A lawsuit brought by a group known as Mission Beach Citizens for Responsible Development seeks to overturn the City Council’s 6-2 vote in 2016 approving developer McKellar McGowan’s plans to build three-story buildings, with a total of 59 units, split between two development areas on both the south and north sides of Santa Barbara Place in Mission Beach.
In approving the condo project, the Coastal Commission demanded concessions from McKellar McGowan, which included reducing the number of units from 63 to 59, and relocating, re-shaping and enlarging the project’s public park fronting Mission Boulevard. Some beach residents had derided that public park as more of a “median than public-recreation space.”
Excerpts from the Sept. 4 court ruling read:
“Petitioner has failed to establish that the [Coastal] Commission proceeded without or in excess of its jurisdiction, provided an unfair trial, or committed a prejudicial abuse of discretion… The updated traffic study analyzed summer traffic and found that the effects of the projects would be appropriately mitigated by the installation of a traffic light.
“The school site also presents a prime location to convert vacant, obsolete development into a newer, more relevant use, concentrating development in an already disturbed area that is in a pedestrian-oriented community along a major alternate transit corridor.

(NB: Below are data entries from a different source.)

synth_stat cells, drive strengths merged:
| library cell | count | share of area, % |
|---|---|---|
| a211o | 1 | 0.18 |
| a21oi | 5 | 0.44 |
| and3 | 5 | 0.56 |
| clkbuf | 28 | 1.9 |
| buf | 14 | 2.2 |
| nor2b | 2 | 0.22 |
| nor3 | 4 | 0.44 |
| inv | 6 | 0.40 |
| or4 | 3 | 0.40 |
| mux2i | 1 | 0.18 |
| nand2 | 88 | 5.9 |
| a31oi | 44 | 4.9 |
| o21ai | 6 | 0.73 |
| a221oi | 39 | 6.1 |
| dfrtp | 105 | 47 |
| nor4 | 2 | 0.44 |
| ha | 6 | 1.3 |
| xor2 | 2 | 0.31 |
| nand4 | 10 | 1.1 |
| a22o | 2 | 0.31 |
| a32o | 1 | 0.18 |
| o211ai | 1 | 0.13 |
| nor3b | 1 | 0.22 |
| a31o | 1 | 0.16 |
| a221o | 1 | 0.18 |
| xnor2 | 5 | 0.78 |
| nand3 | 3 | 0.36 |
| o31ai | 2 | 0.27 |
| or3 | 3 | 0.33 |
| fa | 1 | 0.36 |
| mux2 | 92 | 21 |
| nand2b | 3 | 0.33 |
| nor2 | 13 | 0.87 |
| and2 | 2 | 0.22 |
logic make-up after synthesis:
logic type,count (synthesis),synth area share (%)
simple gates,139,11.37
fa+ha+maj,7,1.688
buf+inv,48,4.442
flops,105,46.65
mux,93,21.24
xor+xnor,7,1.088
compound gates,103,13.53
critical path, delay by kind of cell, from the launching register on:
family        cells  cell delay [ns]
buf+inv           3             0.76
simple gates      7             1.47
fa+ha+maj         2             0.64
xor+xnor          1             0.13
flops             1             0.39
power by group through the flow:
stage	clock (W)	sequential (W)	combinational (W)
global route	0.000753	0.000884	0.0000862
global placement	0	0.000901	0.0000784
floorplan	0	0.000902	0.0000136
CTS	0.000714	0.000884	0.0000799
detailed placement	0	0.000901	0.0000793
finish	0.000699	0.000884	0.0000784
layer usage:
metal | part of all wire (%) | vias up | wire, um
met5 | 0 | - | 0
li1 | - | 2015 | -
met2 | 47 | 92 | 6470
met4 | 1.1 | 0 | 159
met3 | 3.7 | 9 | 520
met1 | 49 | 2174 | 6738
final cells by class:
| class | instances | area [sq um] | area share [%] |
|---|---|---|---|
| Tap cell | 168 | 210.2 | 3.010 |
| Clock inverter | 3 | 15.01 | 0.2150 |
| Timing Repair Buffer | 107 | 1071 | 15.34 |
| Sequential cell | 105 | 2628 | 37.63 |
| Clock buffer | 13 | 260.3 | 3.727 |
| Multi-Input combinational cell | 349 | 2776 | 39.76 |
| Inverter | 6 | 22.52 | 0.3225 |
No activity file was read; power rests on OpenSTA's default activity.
===== src/rtl/counter_snapshot_fifo.sv =====
// Captures {Cnt1, Cnt0} snapshots into a small FIFO and drains each entry
// as BEATS serial OUT_W-bit beats over a valid/ready handshake.
module counter_snapshot_fifo #(
    parameter int DEPTH = 4,
    parameter int WIDTH = 64,
    parameter int OUT_W = 32
) (
    input  logic             Clk,
    input  logic             Reset,
    input  logic [WIDTH-1:0] Cnt0,
    input  logic [WIDTH-1:0] Cnt1,
    input  logic             Sample,
    output logic [OUT_W-1:0] DOut,
    output logic             DValid,
    input  logic             DReady,
    output logic             DLast,
    output logic             Full,
    output logic             Empty,
    output logic [7:0]       Drops
);

    localparam int BEATS  = 2 * WIDTH / OUT_W;
    localparam int PTR_W  = $clog2(DEPTH);
    localparam int CNT_W  = $clog2(DEPTH + 1);
    localparam int BEAT_W = (BEATS > 1) ? $clog2(BEATS) : 1;
    localparam logic [CNT_W-1:0]  DEPTH_C   = CNT_W'(DEPTH);
    localparam logic [CNT_W-1:0]  CNT_ZERO  = {CNT_W{1'b0}};
    localparam logic [BEAT_W-1:0] BEAT_ZERO = {BEAT_W{1'b0}};
    localparam logic [BEAT_W-1:0] LAST_BEAT = BEAT_W'(BEATS - 1);

    typedef enum logic [0:0] {
        IDLE = 1'b0,
        SEND = 1'b1
    } state_t;

    state_t             state_r;
    state_t             state_s;
    logic [2*WIDTH-1:0] mem_r [DEPTH];
    logic [PTR_W-1:0]   wr_ptr_r;
    logic [PTR_W-1:0]   rd_ptr_r;
    logic [CNT_W-1:0]   count_r;
    logic [CNT_W-1:0]   count_s;
    logic [BEAT_W-1:0]  beat_r;
    logic [BEAT_W-1:0]  beat_s;
    logic [7:0]         drops_r;
    logic               xfer_s;
    logic               last_xfer_s;
    logic               push_s;
    logic               drop_s;
    logic [2*WIDTH-1:0] head_s;
    logic [OUT_W-1:0]   beat_data_s [BEATS];

    // Handshake, push/drop decision and next occupancy.
    // A full FIFO still accepts a sample when the head's final beat leaves on the same edge.
    always_comb begin
        xfer_s      = (state_r == SEND) && DReady;
        last_xfer_s = xfer_s && (beat_r == LAST_BEAT);
        push_s      = Sample && ((count_r != DEPTH_C) || last_xfer_s);
        drop_s      = Sample && !push_s;
        count_s     = count_r;
        if (push_s && !last_xfer_s) begin
            count_s = count_r + CNT_W'(1);
        end else if (!push_s && last_xfer_s) begin
            count_s = count_r - CNT_W'(1);
        end else begin
            count_s = count_r;
        end
    end

    // Drain FSM next state and beat index.
    always_comb begin
        state_s = state_r;
        beat_s  = beat_r;
        case (state_r)
            IDLE: begin
                beat_s = BEAT_ZERO;
                if (push_s) begin
                    state_s = SEND;
                end else begin
                    state_s = IDLE;
                end
            end
            SEND: begin
                if (last_xfer_s) begin
                    beat_s  = BEAT_ZERO;
                    state_s = (count_s == CNT_ZERO) ? IDLE : SEND;
                end else if (xfer_s) begin
                    beat_s  = beat_r + BEAT_W'(1);
                    state_s = SEND;
                end else begin
                    beat_s  = beat_r;
                    state_s = SEND;
                end
            end
            default: begin
                state_s = IDLE;
                beat_s  = BEAT_ZERO;
            end
        endcase
    end

    // Control state: FSM, pointers, occupancy and saturating drop counter.
    always_ff @(posedge Clk) begin
        if (Reset) begin
            state_r  <= IDLE;
            beat_r   <= BEAT_ZERO;
            count_r  <= CNT_ZERO;
            wr_ptr_r <= {PTR_W{1'b0}};
            rd_ptr_r <= {PTR_W{1'b0}};
            drops_r  <= 8'h00;
        end else begin
            state_r <= state_s;
            beat_r  <= beat_s;
            count_r <= count_s;
            if (push_s) begin
                wr_ptr_r <= wr_ptr_r + PTR_W'(1);
            end
            if (last_xfer_s) begin
                rd_ptr_r <= rd_ptr_r + PTR_W'(1);
            end
            if (drop_s && (drops_r != 8'hFF)) begin
                drops_r <= drops_r + 8'h01;
            end
        end
    end

    // Snapshot storage; contents need no reset because pointers gate visibility.
    always_ff @(posedge Clk) begin
        if (!Reset && push_s) begin
            mem_r[wr_ptr_r] <= {Cnt1, Cnt0};
        end
    end

    // Split the head entry into beats, Cnt0 low half first.
    always_comb begin
        head_s = mem_r[rd_ptr_r];
        for (int i = 0; i < BEATS; i++) begin
            beat_data_s[i] = head_s[i*OUT_W +: OUT_W];
        end
    end

    assign DValid = (state_r == SEND);
    assign DOut   = DValid ? beat_data_s[beat_r] : {OUT_W{1'b0}};
    assign DLast  = DValid && (beat_r == LAST_BEAT);
    assign Full   = (count_r == DEPTH_C);
    assign Empty  = (count_r == CNT_ZERO);
    assign Drops  = drops_r;

endmodule
===== config.mk =====
export PLATFORM = sky130hd
export DESIGN_NAME = pll_reset_seq
export DESIGN_NICKNAME = d
export VERILOG_FILES = /design/src/rtl/pll_reset_seq.sv
export SDC_FILE = /design/constraint.sdc
export NUM_CORES = 1
export LEC_CHECK = 0
export BUFFER_PORTS_ARGS = -buffer_cell sky130_fd_sc_hd__buf_2
export CORE_MARGIN = 1.5
export CORE_UTILIZATION = 45
export CTS_BUF_LIST = sky130_fd_sc_hd__clkbuf_8
export DETAILED_ROUTE_END_ITERATION = 7
export HOLD_SLACK_MARGIN = 0.15
export SLEW_MARGIN = 40
export SYNTH_ARGS = -nofsm -noshare
export SYNTH_HDL_FRONTEND = slang
export SYNTH_SLANG_ARGS = --single-unit

===== constraint.sdc =====
create_clock -name clkin -period 3.6 [get_ports clkin]
set_input_delay 0.36 -clock clkin [delete_from_list [all_inputs] [get_ports clkin]]
set_output_delay 0.36 -clock clkin [all_outputs]
set_load 0.02 [all_outputs]

===== src/rtl/pll_reset_seq.sv =====
// pll_reset_seq: lock-qualified reset sequencer driving PLL RESET and releasing sys_rst after stable lock.
// Runs on the PLL reference clock so it keeps sequencing while the PLL output is absent.
module pll_reset_seq #(
    parameter int RST_CYCLES    = 16,
    parameter int LOCK_TIMEOUT  = 270000,
    parameter int STABLE_CYCLES = 2700,
    parameter int RETRY_W       = 4
) (
    input  logic               clkin,
    input  logic               reset,
    input  logic               pll_lock,
    output logic               pll_reset,
    output logic               sys_rst,
    output logic               ready,
    output logic               lock_lost,
    output logic [RETRY_W-1:0] retry_cnt
);
    localparam int M1      = RST_CYCLES > LOCK_TIMEOUT ? RST_CYCLES : LOCK_TIMEOUT;
    localparam int CNT_MAX = M1 > STABLE_CYCLES ? M1 : STABLE_CYCLES;
    localparam int CW      = $clog2(CNT_MAX);

    typedef enum logic [1:0] {PLL_RST, WAIT_LOCK, STABLE, RUN} state_t;

    state_t          state, state_nx;
    logic [CW-1:0]   cnt, cnt_nx;
    logic [1:0]      sync;
    logic            lock_s, retry_inc, lost_set;

    assign lock_s    = sync[1];
    assign pll_reset = state == PLL_RST;
    assign sys_rst   = state != RUN;
    assign ready     = state == RUN;

    always_ff @(posedge clkin) begin
        if (reset) begin
            state     <= PLL_RST;
            cnt       <= '0;
            sync      <= '0;
            lock_lost <= 1'b0;
            retry_cnt <= '0;
        end else begin
            state     <= state_nx;
            cnt       <= cnt_nx;
            sync      <= {sync[0], pll_lock};
            lock_lost <= lock_lost | lost_set;
            if (retry_inc && !(&retry_cnt)) retry_cnt <= retry_cnt + 1'b1;
        end
    end

    // Every transition restarts the shared counter from zero.
    always_comb begin
        state_nx  = state;
        cnt_nx    = cnt + 1'b1;
        retry_inc = 1'b0;
        lost_set  = 1'b0;
        case (state)
            PLL_RST: if (cnt == CW'(RST_CYCLES - 1)) begin
                state_nx = WAIT_LOCK;
                cnt_nx   = '0;
            end
            WAIT_LOCK: if (lock_s) begin
                state_nx = STABLE;
                cnt_nx   = '0;
            end else if (cnt == CW'(LOCK_TIMEOUT - 1)) begin
                state_nx  = PLL_RST;
                cnt_nx    = '0;
                retry_inc = 1'b1;
            end
            STABLE: if (!lock_s) begin
                state_nx = WAIT_LOCK;
                cnt_nx   = '0;
            end else if (cnt == CW'(STABLE_CYCLES - 1)) begin
                state_nx = RUN;
                cnt_nx   = '0;
            end
            RUN: begin
                cnt_nx = '0;
                if (!lock_s) begin
                    state_nx = WAIT_LOCK;
                    lost_set = 1'b1;
                end
            end
        endcase
    end
endmodule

By increasing the supply of dwelling units in close proximity to recreational destinations, the proposed development will help address housing shortages while encouraging alternate means of transit and a decrease in vehicle miles traveled.”
“Winning was never in doubt; the opposition has no case and they know it,” reacted developer Chris McKellar.
Mission Beach residents were split on the merits of McKellar-McGowan’s project.
“This school site has been an eyesore for decades, and it pains me to see the community sandbag this development because it simply isn’t the way they would have done it,” said Matt Gardner, a Mission Beach small-business owner. “They have went way above and beyond in an effort to appease the public.”
Mission Beach resident Brian McCarthy disagreed.
“The MBE condo conversion will bring many more occupants – too many,” he said, adding, “MB is already the most densely populated neighborhood in the city.”
The added occupants will reduce parking and vehicle mobility in an area with one main road.
“Where the number of residences devoted to short-term rentals already accounts for 40 percent of the total in Mission Beach (most in the city), it is clear that a goodly number, if not all, of the new condos will be short-term vacation rentals,” McCarthy said. “That means more parties, less care for the area, and a general degradation of the quality of life in the community.”
Community planners previously turned thumbs down on the McKellar-McGowan Project, arguing it takes liberties with lot sizes, which have remained unchanged since Mission Beach was laid out by San Diego developer and sugar heir John Spreckels in the early 20th century.
Closed in 1996 because of declining attendance, the former Mission Beach Elementary and its 2.23 acres were sold at auction by San Diego Unified School District for $18.5 million in May 2013 to McKellar-McGowan.